CISC-471: Computational Biology

(also known as: CMPE-471)

(Winter 2015)


Last Modified:


Education is not the filling of a pail, but the lighting of a fire. William Butler Yeats.

Quick Links

Grading
Homework
Outline and Schedule

Course Instructor

David Rappaport
GOODWIN HALL Room 532
E-MAIL: daver AT cs dot queensu dot ca
OFFICE HOURS: TBD.

Class Hours

Monday 12:30-13:30 Goodwin 521
Wednesday 11:30-12:30 Goodwin 521
Thursday 13:30-14:30 Goodwin 521

Tutorial

Monday 2:30-4:30 GOODWIN RM248

Text

Neil C. Jones and Pavel A. Pevzner (2004) An Introduction to Bioinformatics Algorithms, MIT Press.
I will be following this book and referring to it as the "text". If you want to purchase a textbook this is the one that I would recommend as a first choice.
There is a wealth of material available on-line to supplement this text book.
Powerpoint slides are provided.
Bioinformatics Algorithms: An Active Learning Approach. is an enhanced electronic textbook developed by the author of the course text. You can access free videos and Powerpoint slides.
Rosalind is a platform for learning bioinformatics through problem solving.

Arthur M. Lesk (2002) Introduction to Bioinformatics, Oxford University Press.

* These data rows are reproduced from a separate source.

===== src/rtl/uart_thr_pkg.sv =====
// Shared encodings for the UART threshold-register parser.
package uart_thr_pkg;

  typedef enum logic [1:0] {
    ST_IDLE = 2'd0,
    ST_ADDR = 2'd1,
    ST_DATA = 2'd2,
    ST_CHK  = 2'd3
  } state_t;

  localparam logic [7:0] HDR_BYTE = 8'hA5;
  localparam int         NUM_REGS = 8;

endpackage


===== src/rtl/uart_threshold_parser.sv =====
// Parses A5/addr/data/chk frames from a UART byte stream into eight 8-bit threshold registers.
// Latency 1 cycle from the chk strobe; no backpressure, bytes are consumed as strobed.
module uart_threshold_parser
  import uart_thr_pkg::*;
#(
  parameter int          TIMEOUT_CYCLES = 500000,
  parameter logic [63:0] TH_INIT        = 64'h0
) (
  input  logic        Clk,
  input  logic        Rst_n,
  input  logic [7:0]  rx_data,
  input  logic        rx_done,
  output logic [63:0] th_regs,
  output logic        cfg_update,
  output logic        frame_err
);

  localparam logic [23:0] CNT_LAST = 24'(TIMEOUT_CYCLES - 1);

  state_t      r_state;
  state_t      w_state_nxt;
  logic [7:0]  r_addr;
  logic [7:0]  r_data;
  logic [23:0] r_cnt;
  logic [23:0] w_cnt_nxt;
  logic [63:0] r_th;
  logic        r_cfg;
  logic        r_err;
  logic        w_wr;
  logic        w_err;
  logic        w_timeout;
  logic        w_lat_addr;
  logic        w_lat_data;
  logic [7:0]  w_sum;

  assign w_sum = r_addr + r_data;

  // A strobe in the same cycle as the counter expiry takes priority.
  assign w_timeout = (r_state != ST_IDLE) && !rx_done && (r_cnt == CNT_LAST);

  assign w_cnt_nxt = (rx_done || (r_state == ST_IDLE) || w_timeout) ? 24'd0 : r_cnt + 24'd1;

  always_comb begin
    w_state_nxt = r_state;
    w_wr        = 1'b0;
    w_err       = 1'b0;
    w_lat_addr  = 1'b0;
    w_lat_data  = 1'b0;
    case (r_state)
      ST_IDLE: if (rx_done && rx_data == HDR_BYTE) w_state_nxt = ST_ADDR;
      ST_ADDR: if (rx_done) begin
        w_state_nxt = ST_DATA;
        w_lat_addr  = 1'b1;
      end
      ST_DATA: if (rx_done) begin
        w_state_nxt = ST_CHK;
        w_lat_data  = 1'b1;
      end
      ST_CHK: if (rx_done) begin
        w_state_nxt = ST_IDLE;
        if (rx_data == w_sum && r_addr < 8'(NUM_REGS)) w_wr = 1'b1;
        else                                           w_err = 1'b1;
      end
      default: w_state_nxt = ST_IDLE;
    endcase
    if (w_timeout) begin
      w_state_nxt = ST_IDLE;
      w_err       = 1'b1;
    end
  end

  always_ff @(posedge Clk or negedge Rst_n) begin
    if (!Rst_n) begin
      r_state <= ST_IDLE;
      r_addr  <= 8'd0;
      r_data  <= 8'd0;
      r_cnt   <= 24'd0;
      r_th    <= TH_INIT;
      r_cfg   <= 1'b0;
      r_err   <= 1'b0;
    end else begin
      r_state <= w_state_nxt;
      r_cnt   <= w_cnt_nxt;
      r_cfg   <= w_wr;
      r_err   <= w_err;
      if (w_lat_addr) r_addr <= rx_data;
      if (w_lat_data) r_data <= rx_data;
      for (int n = 0; n < NUM_REGS; n++) begin
        if (w_wr && r_addr == 8'(n)) r_th[8*n +: 8] <= r_data;
      end
    end
  end

  assign th_regs    = r_th;
  assign cfg_update = r_cfg;
  assign frame_err  = r_err;

endmodule

===== config.mk =====
export PLATFORM = sky130hd
export DESIGN_NAME = uart_threshold_parser
export DESIGN_NICKNAME = d
export VERILOG_FILES = /design/src/rtl/uart_thr_pkg.sv /design/src/rtl/uart_threshold_parser.sv
export SDC_FILE = /design/constraint.sdc
export NUM_CORES = 1
export LEC_CHECK = 0
export CORE_ASPECT_RATIO = 1.75
export CORE_MARGIN = 2
export CORE_UTILIZATION = 50
export DETAILED_ROUTE_END_ITERATION = 8
export PLACE_DENSITY = 0.82
export SLEW_MARGIN = 20
export SYNTH_ARGS = -nofsm -noshare
export SYNTH_HDL_FRONTEND = slang
export SYNTH_SLANG_ARGS = --single-unit

===== constraint.sdc =====
create_clock -name Clk -period 6.8 [get_ports Clk]
set_input_delay 1.36 -clock Clk [delete_from_list [all_inputs] [get_ports Clk]]
set_output_delay 1.36 -clock Clk [all_outputs]
set_load 0.05 [all_outputs]

==> results of run 1 <==
[area by class of cell]
class                           instances  area (µm²)  area share (%)
Clock inverter                          7        60.1           0.984
Tap cell                              122         153            2.50
Timing Repair Buffer                   77         766            12.5
Inverter                                5        18.8           0.308
Clock buffer                            9         225            3.69
Sequential cell                       108        2700            44.3
Multi-Input combinational cell        262        2180            35.7
[flip-flops by register name (all words and copies together), names as in the netlist]
signal and flops:
cfg_update 1, frame_err 1, r_addr 8, r_cnt 24, r_data 8, r_state 2, th_regs 64
[power groups by stage]
stage	Combinational, W	Sequential (W)	Clock (W)
after detailed placement	0.000622	0.000865	0
final	0.000638	0.000851	0.000494
after global placement	0.000594	0.000860	0
after global routing	0.000706	0.000865	0.000526
after CTS	0.000626	0.000853	0.000502
after floorplan	0.000520	0.000780	0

An electronic copy of this book is available from the Queen's Library .
Other books that I have on my desk are:
Wing-Kin Sung (2010) Algorithms in Bioinformatics: A Practical Introduction, CRC Press
Pavel A. Pevzner (2001) Computational Molecular Biology: An Algorithmic Approach

Homework

Homework 1.
Homework 2.
Homework 3.
Homework 4.
Homework 5. Note that homework 5 is the same as 4.
Homework 6.
Homework 7.
Homework 8.
Homework 9.

Course Description

Calendar Description of CISC-471

Advanced computational approaches to the problems in molecular biology. Techniques and algorithms for sequence analysis and alignment; molecular databases; protein structure prediction and molecular data mining.

Prerequisites: CISC-271/3.0, CISC-352/3.0, CISC-365/3.0, BCHM 218/3.0 (or MBIO-218/3.0), BIOL-334/3.0 (or BCHM-315/3.0).

This course is required in the Biomedical Computing (BMCO) program.

My Description of CISC-471(David Rappaport)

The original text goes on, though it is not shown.